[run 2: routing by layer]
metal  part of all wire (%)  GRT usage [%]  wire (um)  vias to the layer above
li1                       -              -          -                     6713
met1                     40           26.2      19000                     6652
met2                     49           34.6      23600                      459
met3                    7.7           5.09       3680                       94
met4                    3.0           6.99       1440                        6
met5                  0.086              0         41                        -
==> src/ipv4_ttl_params.svh <==
/* Header geometry, expected IPv4 field values and pipeline latency */

`ifndef IPV4_TTL_PARAMS_SVH
`define IPV4_TTL_PARAMS_SVH

////////////////////////////////////////////////////////////
// Header geometry
////////////////////////////////////////////////////////////

`define IPV4_HDR_BYTES 20
// 16-bit words covered by the checksum
`define IPV4_HDR_WORDS (`IPV4_HDR_BYTES / 2)

////////////////////////////////////////////////////////////
// Field values
////////////////////////////////////////////////////////////

`define IPV4_VERSION 4'd4
// IHL counts 32-bit words, no options supported
`define IPV4_IHL 4'd5
// Largest TTL that must not be forwarded
`define TTL_EXPIRE_LIMIT 8'd1

// Input pulse to output pulse, in cycles
`define ENGINE_LATENCY 3

`endif
==> src/ipv4_ttl_pkg.sv <==
/* Header field struct, field/word union and drop reason enum */

`include "ipv4_ttl_params.svh"

package ipv4_ttl_pkg;

    ////////////////////////////////////////////////////////////
    // Header layout
    ////////////////////////////////////////////////////////////

    // Network order, version sits in the top bits
    typedef struct packed {
        logic [3:0]  version;
        logic [3:0]  ihl;
        logic [7:0]  tos;
        logic [15:0] total_length;
        logic [15:0] ident;
        logic [15:0] flags_frag;
        logic [7:0]  ttl;
        logic [7:0]  protocol;
        logic [15:0] hdr_chk;
        logic [31:0] src_addr;
        logic [31:0] dst_addr;
    } ipv4_header_fields_t;

    // Word view for checksum arithmetic
    // words[9] holds version/ihl/tos, words[5] ttl/protocol, words[4] hdr_chk
    typedef union packed {
        ipv4_header_fields_t                fields;
        logic [`IPV4_HDR_WORDS-1:0][15:0]   words;
    } ipv4_header_t;

    ////////////////////////////////////////////////////////////
    // Forwarding result
    ////////////////////////////////////////////////////////////

    typedef enum logic [1:0] {
        drop_none         = 2'd0,
        drop_bad_format   = 2'd1,
        drop_bad_checksum = 2'd2,
        drop_ttl_expired  = 2'd3
    } drop_reason_t;

endpackage

==> src/ipv4_ttl_engine.sv <==
/* IPv4 forwarding header engine top: capture, check, update, output */

`timescale 1ns/1ps

`include "ipv4_ttl_params.svh"

module ipv4_ttl_engine (
    input  logic                       core_clk_ifc,
    input  logic                       reset,
    input  logic                       in_valid,
    input  ipv4_ttl_pkg::ipv4_header_t in_header,
    output logic                       out_valid,
    output ipv4_ttl_pkg::ipv4_header_t out_header,
    output logic                       out_forward,
    output ipv4_ttl_pkg::drop_reason_t out_reason
);

    import ipv4_ttl_pkg::*;

    logic         cap_valid;
    ipv4_header_t cap_header;
    logic         cap_format_ok;
    logic         chk_valid;
    logic         chk_ok;
    logic         chk_format_ok;
    ipv4_header_t upd_header;
    logic         upd_expired;

    ////////////////////////////////////////////////////////////
    // Stages
    ////////////////////////////////////////////////////////////

    ipv4_header_capture u_capture (
        .core_clk_ifc  (core_clk_ifc),
        .reset         (reset),
        .in_valid      (in_valid),
        .in_header     (in_header),
        .cap_valid     (cap_valid),
        .cap_header    (cap_header),
        .cap_format_ok (cap_format_ok)
    );

    // Check and update run side by side on the captured header
    ipv4_checksum_check u_check (
        .core_clk_ifc  (core_clk_ifc),
        .reset         (reset),
        .cap_valid     (cap_valid),
        .cap_header    (cap_header),
        .cap_format_ok (cap_format_ok),
        .chk_valid     (chk_valid),
        .chk_ok        (chk_ok),
        .chk_format_ok (chk_format_ok)
    );

    ipv4_ttl_update u_update (
        .core_clk_ifc (core_clk_ifc),
        .reset        (reset),
        .cap_valid    (cap_valid),
        .cap_header   (cap_header),
        .upd_header   (upd_header),
        .upd_expired  (upd_expired)
    );

    ipv4_forward_out u_out (
        .core_clk_ifc  (core_clk_ifc),
        .reset         (reset),
        .chk_valid     (chk_valid),
        .chk_ok        (chk_ok),
        .chk_format_ok (chk_format_ok),
        .upd_header    (upd_header),
        .upd_expired   (upd_expired),
        .out_valid     (out_valid),
        .out_header    (out_header),
        .out_forward   (out_forward),
        .out_reason    (out_reason)
    );

    // Fixed latency through all three register stages
    a_latency: assert property (
        @(posedge core_clk_ifc) disable iff (reset)
        in_valid |-> ##`ENGINE_LATENCY out_valid
    ) else $error("out_valid missing after input pulse");

endmodule

==> src/ipv4_forward_out.sv <==
/* Output stage: prioritized drop reason and forward decision register */

`timescale 1ns/1ps

module ipv4_forward_out (
    input  logic                       core_clk_ifc,
    input  logic                       reset,
    input  logic                       chk_valid,
    input  logic                       chk_ok,
    input  logic                       chk_format_ok,
    input  ipv4_ttl_pkg::ipv4_header_t upd_header,
    input  logic                       upd_expired,
    output logic                       out_valid,
    output ipv4_ttl_pkg::ipv4_header_t out_header,
    output logic                       out_forward,
    output ipv4_ttl_pkg::drop_reason_t out_reason
);

    import ipv4_ttl_pkg::*;

    drop_reason_t reason;

    // Format first, then checksum, then TTL
    always_comb begin
        if (!chk_format_ok) begin
            reason = drop_bad_format;
        end else if (!chk_ok) begin
            reason = drop_bad_checksum;
        end else if (upd_expired) begin
            reason = drop_ttl_expired;
        end else begin
            reason = drop_none;
        end
    end

    ////////////////////////////////////////////////////////////
    // Decision registers
    ////////////////////////////////////////////////////////////

    always_ff @(posedge core_clk_ifc) begin
        if (reset) begin
            out_valid   <= 1'b0;
            out_forward <= 1'b0;
        end else begin
            out_valid <= chk_valid;
            if (chk_valid) begin
                out_forward <= (reason == drop_none);
            end
        end
    end

    always_ff @(posedge core_clk_ifc) begin
        if (chk_valid) begin
            out_reason <= reason;
            out_header <= upd_header;
        end
    end

    a_forward_clean: assert property (
        @(posedge core_clk_ifc) disable iff (reset)
        out_forward |-> out_reason == drop_none
    ) else $error("forwarded packet carries a drop reason");

endmodule

==> src/ipv4_ttl_update.sv <==
/* TTL decrement with incremental checksum patch and TTL expiry test */

`timescale 1ns/1ps

`include "ipv4_ttl_params.svh"

module ipv4_ttl_update (
    input  logic                       core_clk_ifc,
    input  logic                       reset,
    input  logic                       cap_valid,
    input  ipv4_ttl_pkg::ipv4_header_t cap_header,
    output ipv4_ttl_pkg::ipv4_header_t upd_header,
    output logic                       upd_expired
);

    import ipv4_ttl_pkg::*;

    // Word holding ttl in the high byte and protocol in the low byte
    localparam int TTL_PROTO_WORD = 5;

    logic         expired;
    logic [7:0]   new_ttl;
    logic [15:0]  new_word;
    logic [17:0]  patch_sum;
    logic [16:0]  patch_once;
    logic [15:0]  patch_twice;
    ipv4_header_t next_header;

    ////////////////////////////////////////////////////////////
    // Incremental checksum HC' = ~(~HC + ~m + m')
    ////////////////////////////////////////////////////////////

    always_comb begin
        expired  = (cap_header.fields.ttl <= `TTL_EXPIRE_LIMIT);
        new_ttl  = cap_header.fields.ttl - 8'd1;
        new_word = {new_ttl, cap_header.fields.protocol};

        patch_sum = {2'b00, ~cap_header.fields.hdr_chk} +
                    {2'b00, ~cap_header.words[TTL_PROTO_WORD]} +
                    18'(new_word);
        patch_once  = 17'(patch_sum[15:0]) + 17'(patch_sum[17:16]);
        patch_twice = patch_once[15:0] + 16'(patch_once[16]);

        // Expired headers leave untouched
        next_header = cap_header;
        if (!expired) begin
            next_header.fields.ttl     = new_ttl;
            next_header.fields.hdr_chk = ~patch_twice;
        end
    end

    ////////////////////////////////////////////////////////////
    // Output registers aligned with chk_valid
    ////////////////////////////////////////////////////////////

    always_ff @(posedge core_clk_ifc) begin
        if (reset) begin
            upd_expired <= 1'b0;
        end else if (cap_valid) begin
            upd_expired <= expired;
        end
    end

    always_ff @(posedge core_clk_ifc) begin
        if (cap_valid) begin
            upd_header <= next_header;
        end
    end

    // Forwarded header leaves with exactly one hop less
    a_ttl_decrement: assert property (
        @(posedge core_clk_ifc) disable iff (reset)
        cap_valid && !expired |=>
            upd_header.fields.ttl == $past(cap_header.fields.ttl) - 8'd1
    ) else $error("forwarded TTL not decremented by one");

endmodule
## src/rtl/ring_reader_consts.svh

```systemverilog
// Ring reader sizing constants
// Widths of data lines, addresses and ring indices, and the size of the
// reorder buffer that sorts out-of-order memory responses

`ifndef RING_READER_CONSTS_SVH
`define RING_READER_CONSTS_SVH

// One data line as it comes back from host memory
`define RR_LINE_BITS 64

// Line address width on the memory request channel
`define RR_ADDR_BITS 32

// Ring index width, so the ring holds 64 lines
// The ring size has to stay a power of two because indices wrap naturally
`define RR_RING_IDX_BITS 6

// Number of reorder slots, which also bounds the reads in flight
`define RR_ROB_ENTRIES 8

// Width of a reorder slot index and of a memory request tag
`define RR_ROB_IDX_BITS 3

`endif

```

## src/rtl/ring_reader_pkg.sv

```systemverilog
// Ring reader shared types
// Data, address and index types used across the requester, the reorder
// buffer and the output stage, plus the reorder slot state

`include "ring_reader_consts.svh"

package ring_reader_pkg;

    // One line of ring buffer data
    typedef logic [`RR_LINE_BITS-1:0] line_t;

    // Line address in host memory
    typedef logic [`RR_ADDR_BITS-1:0] addr_t;

    // Ring slot index, wraps modulo the ring size
    typedef logic [`RR_RING_IDX_BITS-1:0] ring_idx_t;

    // Reorder slot index, sent with each read and returned with its response
    typedef logic [`RR_ROB_IDX_BITS-1:0] rob_tag_t;

    // Life cycle of one reorder slot
    // Free until allocated, waiting until its response lands, ready until taken
    typedef enum logic [1:0] {
        slot_free,
        slot_waiting,
        slot_ready
    } slot_state_t;

endpackage

```

## src/rtl/line_read_requester.sv

```systemverilog
// Line read requester
// Walks the ring from the last requested slot toward the host write pointer
// and issues one tagged memory read per unread line while the reorder
// buffer still has a free slot

`timescale 1ns/1ps

module line_read_requester
    import ring_reader_pkg::*;
(
    input  logic      clk,
    input  logic      reset,

    // Ring configuration and the host write pointer
    input  addr_t     base_addr,
    input  ring_idx_t newest_idx,

    // Slot allocation from the reorder buffer
    input  logic      rob_has_space,
    input  rob_tag_t  alloc_tag,
    output logic      alloc,

    // Tagged memory read request channel
    output logic      mem_req_valid,
    output addr_t     mem_req_addr,
    output rob_tag_t  mem_req_tag,
    input  logic      mem_req_ready
);

    // ==============================
    // Ring pointer
    // ==============================

    // Index of the next ring slot to request
    ring_idx_t next_idx;

    // High while the host has published lines that were not yet requested
    logic      has_unread;

    // The pointers are equal exactly when all published lines are requested
    // A full ring never looks empty here because the host stops short of
    // oldest_idx before it catches up
    assign has_unread = (next_idx != newest_idx);

    // ==============================
    // Request generation
    // ==============================

    // Ask for a line only when there is one to read and a slot to sort it in
    // The request is combinational so a new read can go out every cycle
    assign mem_req_valid = has_unread && rob_has_space;

    // The index is added to the base rather than replacing low address bits
    // That way the ring need not be aligned to its own size
    // Wrapping still relies on the ring size being a power of two
    assign mem_req_addr = base_addr + addr_t'(next_idx);

    // The tag names the reorder slot reserved for this read
    // It stays steady while valid is held because only a transfer moves it
    assign mem_req_tag = alloc_tag;

    // A slot is taken in the very cycle the read transfers
    assign alloc = mem_req_valid && mem_req_ready;

    // ==============================
    // Pointer update
    // ==============================

    // Step to the next ring slot on each accepted read
    // The pointer wraps from the last slot back to slot 0 on its own
    always_ff @(posedge clk)
    begin
        if (reset)
        begin
            next_idx <= '0;
        end
        else if (alloc)
        begin
            next_idx <= next_idx + 1'b1;
        end
    end

endmodule

```

## src/rtl/read_reorder_buffer.sv

```systemverilog
// Read reorder buffer
// Hands out slot tags in request order, stores memory responses by tag as
// they arrive in any order, and releases the lines in request order

`timescale 1ns/1ps

`include "ring_reader_consts.svh"

module read_reorder_buffer
    import ring_reader_pkg::*;
(
    input  logic     clk,
    input  logic     reset,

    // Allocation side, driven by the requester
    input  logic     alloc,
    output rob_tag_t alloc_tag,
    output logic     rob_has_space,

    // Memory responses, accepted in the cycle they appear
    input  logic     rsp_valid,
    input  rob_tag_t rsp_tag,
    input  line_t    rsp_data,

    // In-order release toward the output stage
    output logic     head_valid,
    output line_t    head_data,
    input  logic     head_take
);

    // Occupancy needs one more bit than a slot index to count a full buffer
    localparam int COUNT_BITS = `RR_ROB_IDX_BITS + 1;

    // ==============================
    // Slot bookkeeping
    // ==============================

    // Next slot to allocate, in request order
    rob_tag_t tail_idx;

    // Oldest allocated slot, the next one to release
    rob_tag_t head_idx;

    // Slots that are waiting or ready
    logic [COUNT_BITS-1:0] used_count;

    // State of every slot
    slot_state_t slot_state [`RR_ROB_ENTRIES];

    // Response payload, one line per slot
    line_t slot_data [`RR_ROB_ENTRIES];

    // The next tag is always the tail, slots are handed out strictly in order
    assign alloc_tag = tail_idx;

    // Requests stop once every slot has a read in flight or a line parked
    assign rob_has_space = (used_count != COUNT_BITS'(`RR_ROB_ENTRIES));

    // The head line may leave only after its own response is in
    // Younger slots that are already ready must wait behind it
    assign head_valid = (slot_state[head_idx] == slot_ready);
    assign head_data  = slot_data[head_idx];

    // ==============================
    // Pointers and occupancy
    // ==============================

    always_ff @(posedge clk)
    begin
        if (reset)
        begin
            tail_idx   <= '0;
            head_idx   <= '0;
            used_count <= '0;
        end
        else
        begin
            if (alloc)
            begin
                tail_idx <= tail_idx + 1'b1;
            end

            if (head_take)
            begin
                head_idx <= head_idx + 1'b1;
            end

            // An allocation and a release in one cycle leave the count alone
            if (alloc && !head_take)
            begin
                used_count <= used_count + 1'b1;
            end
            else if (!alloc && head_take)
            begin
                used_count <= used_count - 1'b1;
            end
        end
    end

    // ==============================
    // Slot state machine
    // ==============================

    // The three updates hit different slots in one cycle
    // Allocation takes a free slot, a response a waiting one, a take a ready one
    always_ff @(posedge clk)
    begin
        if (reset)
        begin
            for (int i = 0; i < `RR_ROB_ENTRIES; i++)
            begin
                slot_state[i] <= slot_free;
            end
        end
        else
        begin
            if (alloc)
            begin
                slot_state[tail_idx] <= slot_waiting;
            end

            if (rsp_valid)
            begin
                slot_state[rsp_tag] <= slot_ready;
            end

            if (head_take)
            begin
                slot_state[head_idx] <= slot_free;
            end
        end
    end

    // Response data lands in the slot named by its tag
    always_ff @(posedge clk)
    begin
        if (rsp_valid)
        begin
            slot_data[rsp_tag] <= rsp_data;
        end
    end

endmodule

```

## src/rtl/line_stream_out.sv

```systemverilog
// Line stream output stage
// A two-entry queue between the reorder buffer and the client stream, so
// client stalls never reach the buffer's head logic, plus the count of lines
// released that tells the host how far it may overwrite

`timescale 1ns/1ps

module line_stream_out
    import ring_reader_pkg::*;
(
    input  logic      clk,
    input  logic      reset,

    // Head of the reorder buffer
    input  logic      head_valid,
    input  line_t     head_data,
    output logic      head_take,

    // Client stream
    output logic      out_valid,
    output line_t     out_data,
    input  logic      out_ready,

    // First ring slot the host may not overwrite yet
    output ring_idx_t oldest_idx
);

    // Queue storage and its pointers
    line_t      q_data [2];
    logic       wr_ptr;
    logic       rd_ptr;
    logic [1:0] q_count;

    // Client handshake completes this cycle
    logic       out_pop;

    // Pull from the buffer whenever a line is there and the queue has room
    // A pop in the same cycle does not count, which keeps the path short
    assign head_take = head_valid && (q_count != 2'd2);

    assign out_valid = (q_count != 2'd0);
    assign out_data  = q_data[rd_ptr];
    assign out_pop   = out_valid && out_ready;

    // ==============================
    // Queue control
    // ==============================

    always_ff @(posedge clk)
    begin
        if (reset)
        begin
            wr_ptr  <= 1'b0;
            rd_ptr  <= 1'b0;
            q_count <= 2'd0;
        end
        else
        begin
            if (head_take)
                wr_ptr <= ~wr_ptr;
            if (out_pop)
                rd_ptr <= ~rd_ptr;

            // Push and pop together keep the fill level
            if (head_take && !out_pop)
                q_count <= q_count + 1'b1;
            else if (!head_take && out_pop)
                q_count <= q_count - 1'b1;
        end
    end

    // Taken lines are registered, so they show on the stream a cycle later
    always_ff @(posedge clk)
    begin
        if (head_take)
        begin
            q_data[wr_ptr] <= head_data;
        end
    end

    // ==============================
    // Oldest line pointer
    // ==============================

    // Counted as lines leave the buffer, which is far simpler than tracking
    // responses as they arrive out of order
    always_ff @(posedge clk)
    begin
        if (reset)
            oldest_idx <= '0;
        else if (head_take)
            oldest_idx <= oldest_idx + 1'b1;
    end

endmodule

```

## src/rtl/ring_reader_top.sv

```systemverilog
// Ring reader top level
// Streams ring buffer lines from host memory to the FPGA client in order,
// built from the read requester, the reorder buffer and the output stage

`timescale 1ns/1ps

module ring_reader_top
    import ring_reader_pkg::*;
(
    input  logic      clk,
    input  logic      reset,

    // Ring configuration and host write pointer
    input  addr_t     base_addr,
    input  ring_idx_t newest_idx,

    // Tagged memory request channel
    output logic      mem_req_valid,
    output addr_t     mem_req_addr,
    output rob_tag_t  mem_req_tag,
    input  logic      mem_req_ready,

    // Memory response channel, no back-pressure
    input  logic      mem_rsp_valid,
    input  rob_tag_t  mem_rsp_tag,
    input  line_t     mem_rsp_data,

    // Client stream and consumer pointer for the host
    output logic      out_valid,
    output line_t     out_data,
    input  logic      out_ready,
    output ring_idx_t oldest_idx
);

    // Requester and reorder buffer handshake
    logic     alloc;
    rob_tag_t alloc_tag;
    logic     rob_has_space;

    // Reorder buffer head toward the output stage
    logic     head_valid;
    line_t    head_data;
    logic     head_take;

    line_read_requester u_requester (
        .clk           (clk),
        .reset         (reset),
        .base_addr     (base_addr),
        .newest_idx    (newest_idx),
        .rob_has_space (rob_has_space),
        .alloc_tag     (alloc_tag),
        .alloc         (alloc),
        .mem_req_valid (mem_req_valid),
        .mem_req_addr  (mem_req_addr),
        .mem_req_tag   (mem_req_tag),
        .mem_req_ready (mem_req_ready)
    );

    read_reorder_buffer u_rob (
        .clk           (clk),
        .reset         (reset),
        .alloc         (alloc),
        .alloc_tag     (alloc_tag),
        .rob_has_space (rob_has_space),
        .rsp_valid     (mem_rsp_valid),
        .rsp_tag       (mem_rsp_tag),
        .rsp_data      (mem_rsp_data),
        .head_valid    (head_valid),
        .head_data     (head_data),
        .head_take     (head_take)
    );

    line_stream_out u_stream_out (
        .clk        (clk),
        .reset      (reset),
        .head_valid (head_valid),
        .head_data  (head_data),
        .head_take  (head_take),
        .out_valid  (out_valid),
        .out_data   (out_data),
        .out_ready  (out_ready),
        .oldest_idx (oldest_idx)
    );

endmodule

```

PROBLEM REQUIREMENTS: Using the listing above, pick out each line that contains the word "size", then copy it.

FINAL ANSWER:
// Widths of data lines, addresses and ring indices, and the size of the
// The ring size has to stay a power of two because indices wrap naturally
    // Ring slot index, wraps modulo the ring size
    // That way the ring need not be aligned to its own size
    // Wrapping still relies on the ring size being a power of two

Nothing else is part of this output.